Streaming analytics allows IT departments to process terabytes of data in-memory while the data is still in motion, and follow through with business notifications and automated action. Although a series of projects in the space—like Hadoop Flume, Twitter Storm, and most recently Apache Spark—have started to add stream-processing capabilities, they should be used in conjunction with streaming analytics. For example, TIBCO StreamBase and the TIBCO StreamBase LiveView Data Mart already have a publicly available adapter for Flume and Apache Spark that works as a scalable stream collection stage. Combining these tools with streaming analytics makes the data more accessible (via the live data mart). It also enables more operational awareness and control through dashboards, operator consoles, and interactive control of event-driven business rules. Lastly, it powers automated reaction through transaction processing, messaging, and application integration.

In recent customer meetings I found it very useful to draw the Fast Data architecture on a whiteboard. As you can see in the video, big data streaming analytics is at the core of Fast Data, but a complete Fast Data solution requires a holistic architecture, including:

1. Stream data collection from any source (machine data including log data, application data, transaction data, and internet feeds)

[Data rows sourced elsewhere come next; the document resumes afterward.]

Source: an optimization exercise on an open RTL-to-GDS flow (aim: small area, a short achievable clock period and few clock cycles per item). Production flows keep margins and buffers that such runs may drop.
In this exercise RTL edits were held to simulation tests only and were not proved equivalent to the original.

==> 02-06: inputs <==
Design ordered_record_table, start of the top module:
module ordered_record_table
#(
  parameter int TABLE_DEPTH = 32
) (
  input  logic         clk,
  input  logic         rst_n,
  input  logic         in_tvalid,
  output logic         in_tready,
  input  logic [119:0] in_tdata,    
  input  logic [2:0]   in_tuser,    
  output logic         out_tvalid,
  input  logic         out_tready,
  output logic [119:0] out_tdata,   
  output logic [2:0]   out_tuser,   
  output logic         out_tlast
);
  localparam int D   = TABLE_DEPTH;
  localparam int AW  = $clog2(TABLE_DEPTH);
  localparam int CW  = $clog2(TABLE_DEPTH + 1);
  localparam int KW  = ort_pkg::KEY_W;
  localparam int RW  = ort_pkg::REC_W;
  localparam int TP  = ort_pkg::TP_LO;
  logic                  cmd_v;
  logic                  a_ins, a_srch, a_upd, a_del, a_list;
  logic [RW-1:0]         cmd_rec;
  logic                  key0_r;
  logic [D-1:0]          hit_r, ge_r, above_r;
  logic [CW-1:0]         used_r;
  logic [AW-1:0]         rank_r [0:D-1];
  logic [D-1:0]          valid_r;
  logic [AW-1:0]         lst_r;
  logic [D-1:0]          ins_slot_r;    
  logic [D-1:0]          lst_slot_r;    
  logic                  empty_r;       
  logic                  list_last_r;   
  logic                  in_tready_r;
  logic                  out_v, skid_v;
  logic [RW-1:0]         out_rec;
  logic [D-1:0]          skid_sel;
  logic [2:0]            out_st, skid_st;
  logic                  out_last, skid_last;
  logic                  cmd_v_n, skid_v_n, a_list_n;
  logic [CW-1:0]         used_n;
  logic [AW-1:0]         rank_n [0:D-1];
  logic [D-1:0]          valid_n;
  logic [AW-1:0]         lst_n;
  logic [D-1:0]          eq_n, gt_n, eq_b, gt_b, hit_n, rd_sel, new_sel;
  logic                  byp_eq, byp_gt;
  logic [D-1:0]          we_all, we_tp;
  logic [D*KW-1:0]       keys;
  logic [RW-1:0]         rd_data;
  logic [KW-1:0]         cmd_key;
  logic                  a_sud;
  logic                  accept, exec, found, in_order, ins_ok, cmd_ok, do_ins, do_del;
  logic                  beat, cmd_done, out_load;
  logic [RW-1:0]         out_d;
  logic                  cmd_all, cmd_tpf;
  logic [2:0]            new_st;
  logic                  new_last;
  assign cmd_key = cmd_rec[KW-1:0];
  assign a_sud   = a_srch || a_upd || a_del;
  ...
Settings: LEC_CHECK=0, CAP_MARGIN=20, CORE_MARGIN=2, CORE_UTILIZATION=55, CTS_BUF_LIST=sky130_fd_sc_hd__clkbuf_8, SETUP_SLACK_MARGIN=3.6, SLEW_MARGIN=20; clock period 7.0 ns.
run.sh (not shown) runs the stock make flow with config.mk's settings and CLKGATE_MAP_FILE= SYNTH_SCRIPT=/design/flow/synth_recipe.tcl, a recipe that flattens the netlist after the stock synthesis.
==> inputs of 11-28, as changes to 02-06 <==
--- a/flow/design.v
+++ b/flow/design.v
@@ -84,17 +84,17 @@
 );
   localparam int D   = TABLE_DEPTH;
   localparam int AW  = $clog2(TABLE_DEPTH);
   localparam int CW  = $clog2(TABLE_DEPTH + 1);
   localparam int KW  = ort_pkg::KEY_W;
   localparam int RW  = ort_pkg::REC_W;
   localparam int TP  = ort_pkg::TP_LO;
   logic                  cmd_v;
-  logic                  a_ins, a_srch, a_upd, a_del, a_list;
+  logic                  a_ins, a_upd, a_del, a_list, a_sud;
   logic [RW-1:0]         cmd_rec;
   logic                  key0_r;
   logic [D-1:0]          hit_r, ge_r, above_r;
   logic [CW-1:0]         used_r;
   logic [AW-1:0]         rank_r [0:D-1];
   logic [D-1:0]          valid_r;
   logic [AW-1:0]         lst_r;
   logic [D-1:0]          ins_slot_r;    
@@ -103,35 +103,36 @@
   logic                  list_last_r;   
   logic                  in_tready_r;
   logic                  out_v, skid_v;
   logic [RW-1:0]         out_rec;
   logic [D-1:0]          skid_sel;
   logic [2:0]            out_st, skid_st;
   logic                  out_last, skid_last;
   logic                  cmd_v_n, skid_v_n, a_list_n;
+  logic                  step, empty_n, list_last_n, sel_sud, sel_lst;
+  logic [D-1:0]          ins_slot_n, lst_slot_n;
+  logic [D-1:0]          r_eq_up1, r_eq_um1, r_eq_0, r_eq_lp1;
   logic [CW-1:0]         used_n;
   logic [AW-1:0]         rank_n [0:D-1];
   logic [D-1:0]          valid_n;
   logic [AW-1:0]         lst_n;
   logic [D-1:0]          eq_n, gt_n, eq_b, gt_b, hit_n, rd_sel, new_sel;
   logic                  byp_eq, byp_gt;
   logic [D-1:0]          we_all, we_tp;
   logic [D*KW-1:0]       keys;
   logic [RW-1:0]         rd_data;
   logic [KW-1:0]         cmd_key;
-  logic                  a_sud;
   logic                  accept, exec, found, in_order, ins_ok, cmd_ok, do_ins, do_del;
   logic                  beat, cmd_done, out_load;
   logic [RW-1:0]         out_d;
   logic                  cmd_all, cmd_tpf;
   logic [2:0]            new_st;
   logic                  new_last;
   assign cmd_key = cmd_rec[KW-1:0];
-  assign a_sud   = a_srch || a_upd || a_del;
   assign accept    = in_tvalid && in_tready_r;
   assign exec      = cmd_v && !skid_v;
   assign beat      = exec && (a_ins || a_sud || a_list);
   assign cmd_done  = exec && (!a_list || list_last_r);
   assign out_load  = !out_v || out_tready;
   assign in_tready = in_tready_r;
   ort_cmp #(.DEPTH(D)) u_cmp (
     .key       (in_tdata[KW-1:0]),
@@ -145,18 +146,19 @@
   assign gt_b   = we_all & {D{byp_gt}} | ~we_all & gt_n;
   assign hit_n    = valid_n & eq_b;
   assign found    = |hit_r;
   assign in_order = !(|ge_r);
   assign ins_ok   = !key0_r && !used_r[CW-1] && in_order;
   assign cmd_ok   = a_ins ? ins_ok : found;
   assign do_ins   = exec && a_ins && ins_ok;
   assign do_del   = exec && a_del && found;
-  assign rd_sel = skid_v ? skid_sel :
-                  (a_sud ? hit_r : '0) | ((a_list && !empty_r) ? lst_slot_r : '0);
+  assign sel_sud = a_sud && !skid_v;
+  assign sel_lst = a_list && !empty_r && !skid_v;
+  assign rd_sel  = (skid_v ? skid_sel : '0) | (sel_sud ? hit_r : '0) | (sel_lst ? lst_slot_r : '0);
   assign new_sel = a_ins ? we_all :
                    a_list ? (empty_r ? '0 : lst_slot_r) : hit_r;
   always_comb begin
     for (int i = 0; i < D; i++) begin
       we_all[i] = do_ins && ins_slot_r[i];
       we_tp[i]  = we_all[i] || (exec && a_upd && hit_r[i]);
     end
   end
@@ -215,16 +217,50 @@
       cmd_v_n  = 1'b1;
       a_list_n = (in_tuser == ort_pkg::ACT_LIST);
     end else begin
       cmd_v_n  = cmd_v && !cmd_done;
       a_list_n = a_list;
     end
     skid_v_n = !out_load && (skid_v || beat);
   end
+  assign step = exec && a_list;
+  always_comb begin
+    for (int i = 0; i < D; i++) begin
+      r_eq_up1[i] = (rank_r[i] == used_r[AW-1:0] + AW'(1));
+      r_eq_um1[i] = (rank_r[i] == used_r[AW-1:0] - AW'(1));
+      r_eq_0[i]   = (rank_r[i] == '0);
+      r_eq_lp1[i] = (rank_r[i] == lst_r + AW'(1));
+    end
+    if (do_ins) begin
+      ins_slot_n  = r_eq_up1;
+      lst_slot_n  = lst_slot_r;
+      empty_n     = 1'b0;
+      list_last_n = (CW'(lst_r) == used_r);
+    end else if (do_del) begin
+      for (int i = 0; i < D; i++) begin
+        ins_slot_n[i] = hit_r[i] ? used_r[CW-1] : (above_r[i] ? ins_slot_r[i] : r_eq_um1[i]);
+        lst_slot_n[i] = hit_r[i] ? (lst_r == AW'(D - 1)) :
+                        (above_r[i] ? r_eq_lp1[i] : lst_slot_r[i]);
+      end
+      empty_n     = (used_r == CW'(1));
+      list_last_n = (used_r == CW'(1)) || (CW'(lst_r) == used_r - CW'(2));
+    end else if (step) begin
+      ins_slot_n  = ins_slot_r;
+      lst_slot_n  = list_last_r ? r_eq_0 : r_eq_lp1;
+      empty_n     = empty_r;
+      list_last_n = empty_r || (list_last_r ? (used_r == CW'(1)) :
+                                              (CW'(lst_r) + CW'(2) == used_r));
+    end else begin
+      ins_slot_n  = ins_slot_r;
+      lst_slot_n  = lst_slot_r;
+      empty_n     = empty_r;
+      list_last_n = list_last_r;
+    end
+  end
   always_ff @(posedge clk) begin
     if (!rst_n) begin
       cmd_v       <= 1'b0;
       used_r      <= '0;
       lst_r       <= '0;
       valid_r     <= '0;
       empty_r     <= 1'b1;
       list_last_r <= 1'b1;
@@ -234,33 +270,33 @@
         ins_slot_r[i] <= (i == 0);
         lst_slot_r[i] <= (i == 0);
       end
     end else begin
       cmd_v       <= cmd_v_n;
       used_r      <= used_n;
       lst_r       <= lst_n;
       valid_r     <= valid_n;
-      empty_r     <= (used_n == '0);
-      list_last_r <= (used_n == '0) || (CW'(lst_n) == used_n - CW'(1));
-      in_tready_r <= !cmd_v_n || (!skid_v_n && (!a_list_n ||
-                     (used_n == '0) || (CW'(lst_n) == used_n - CW'(1))));
+      empty_r     <= empty_n;
+      list_last_r <= list_last_n;
+      in_tready_r <= !cmd_v_n || (!skid_v_n && (!a_list_n || list_last_n));
+      ins_slot_r  <= ins_slot_n;
+      lst_slot_r  <= lst_slot_n;
       for (int i = 0; i < D; i++) begin
-        rank_r[i]     <= rank_n[i];
-        ins_slot_r[i] <= (rank_n[i] == used_n[AW-1:0]);
-        lst_slot_r[i] <= (rank_n[i] == lst_n);
+        rank_r[i] <= rank_n[i];
       end
     end
   end
   always_ff @(posedge clk) begin
     if (accept) begin
       a_ins   <= (in_tuser == ort_pkg::ACT_INSERT);
-      a_srch  <= (in_tuser == ort_pkg::ACT_SEARCH);
       a_upd   <= (in_tuser == ort_pkg::ACT_UPDATE);
       a_del   <= (in_tuser == ort_pkg::ACT_DELETE);
+      a_sud   <= (in_tuser == ort_pkg::ACT_SEARCH) || (in_tuser == ort_pkg::ACT_UPDATE) ||
+                 (in_tuser == ort_pkg::ACT_DELETE);
       a_list  <= (in_tuser == ort_pkg::ACT_LIST);
       cmd_rec <= in_tdata;
       key0_r  <= (in_tdata[KW-1:0] == '0);
       hit_r   <= hit_n;
       ge_r    <= valid_n & (gt_b | eq_b);
       above_r <= ~valid_n | gt_b;
     end
   end
==> flow/config.mk (replaced) <==
export PLATFORM = sky130hd
export DESIGN_NAME = ordered_record_table
export DESIGN_NICKNAME = ordered_record_table
export VERILOG_FILES = /design/flow/design.v
export SDC_FILE = /design/flow/constraint.sdc
export NUM_CORES = 4
export LEC_CHECK = 0
export CAP_MARGIN = 20
export CORE_MARGIN = 2
export CORE_UTILIZATION = 55
export CTS_BUF_LIST = sky130_fd_sc_hd__clkbuf_16
export CTS_CLUSTER_DIAMETER = 80
export CTS_CLUSTER_SIZE = 24
export SETUP_SLACK_MARGIN = 3.6
export SLEW_MARGIN = 20
==> run notes <==
item                                                                   11-28        02-06
Result of the run                           no timing/DRC/antenna violations  no timing/DRC/antenna violations
Dpl hpwl                                                           411000 um    399000 um
Final #Nets                                                            13100        13400
Detailed Route Iter0 Violations                                        24200        25000
Slowest cell delay on critical path                                  0.95 ns      0.48 ns
WP data required                                                     5.60 ns      8.02 ns
Share of the cycle needed by the critical path after routing           0.519        0.525
Number of buffers added by the clock tree synthesis step                 228          718
Critical path buffer and inverter count                                    1            4
Worst min-delay path class                                           reg2reg       in2reg
Met3 usage in global routing                                           0.107        0.119
Register-to-Register Path Depth                                           10           12
Shortest clock period the worst path allows after layout             3.63 ns      3.68 ns
Tap cell count                                                          4366         4325
Floorplan die area                                                337000 um2   329000 um2
Routed wire length on met2                                         335000 um    328000 um
Share of final layout cell area taken by non-clock buffers            0.0516       0.0636
Die Y-Extent                                                          581 um       574 um
Largest fanout of any net on the critical path                             1           43
Number of fillers in the final layout                                  24200        23000
Worst hold path startpoint                                    lst_slot_r[22]  in_tdata[1]
Seq. cell area                                                    132000 um2   132000 um2
Endpoint class of the critical path                              output port         flop
Testbench counts of 02-06, summed over its fixed seeds: cycles 16,253, items 6,400.
Testbench counts of 11-28, summed over its fixed seeds: cycles 16,253, items 6,400.

static timing again, ports no longer ideal:
The results above use ideal ports. As a check the final layouts listed here were re-extracted and re-timed, cells and wires unchanged. Step 1 sets driving cells, clkbuf_16 on the clock port and buf_2 on the other inputs (assumed; they add their load-dependent delay and slew). Step 2 times the ports against the registers' clock, not the clock port: input delays grow and output delays shrink by t, the midpoint of the rising clock arrivals with the driver on. a / b / c = ideal ports / drivers / drivers and shift; a / b = the first two.
run	shift t [ns]	setup WS [ns]	worst register clock-pin slew, ns
02-06	1.366	3.323 / 3.323 / 2.280	0.07 / 0.07
11-28	1.123	3.368 / 3.247 / 2.528	0.11 / 0.11
After both steps setup and hold are still met in every run listed. The setup slack of 02-06, which loses most, moves by 0.000 ns with the drivers and by -1.043 ns with both steps.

2. Real-time streaming analytics of temporal data

3. Analysis of historical data

4. Visualization technology for consuming large volumes of changing data

5. Bus-based architectures for systems integration, along with fast and scalable messaging technology

6. Open and extensible connector technology to incorporate new streams of data

7. Elastic and scalable computing infrastructure to meet storage and processing needs of the future

It’s great to be in the leader position for big data streaming analytics. In our opinion, we are there because of several unique elements of our platform:

a) The industry’s first and only live data mart: Unlike competitors that only provide developer tools to IT, StreamBase LiveView brings streaming analytics to business end-users for operational business intelligence.

b) Radically faster time-to-market: With visual programming, event-based rules management, and the industry’s only “app store” component exchange for open-source streaming analytics examples and components, it’s easier to complete projects.

c) Most complete Fast Data stack: We are the only company in the industry with an entire organization dedicated to the vision of Fast Data. This enables us to integrate our messaging, in-memory data grid, log data management, and analytics products into one cohesive stack, which enables our customers to build solutions quickly, with a lower overall TCO.

d) Integrated streaming and non-streaming analytics for predictive analytics: TIBCO Spotfire is a leader in the non-streaming analytics world and we’ve been hard at work integrating StreamBase with Spotfire into a product we call “event analytics.” No other vendor has this vision or the ability to execute on this opportunity.

We are the only ones with a complete Fast Data stack using commercial and open-source software.

You’ll hear a lot more about big data streaming analytics in the coming years. It’s a central part of what we consider the future of software and analytics: Fast Data.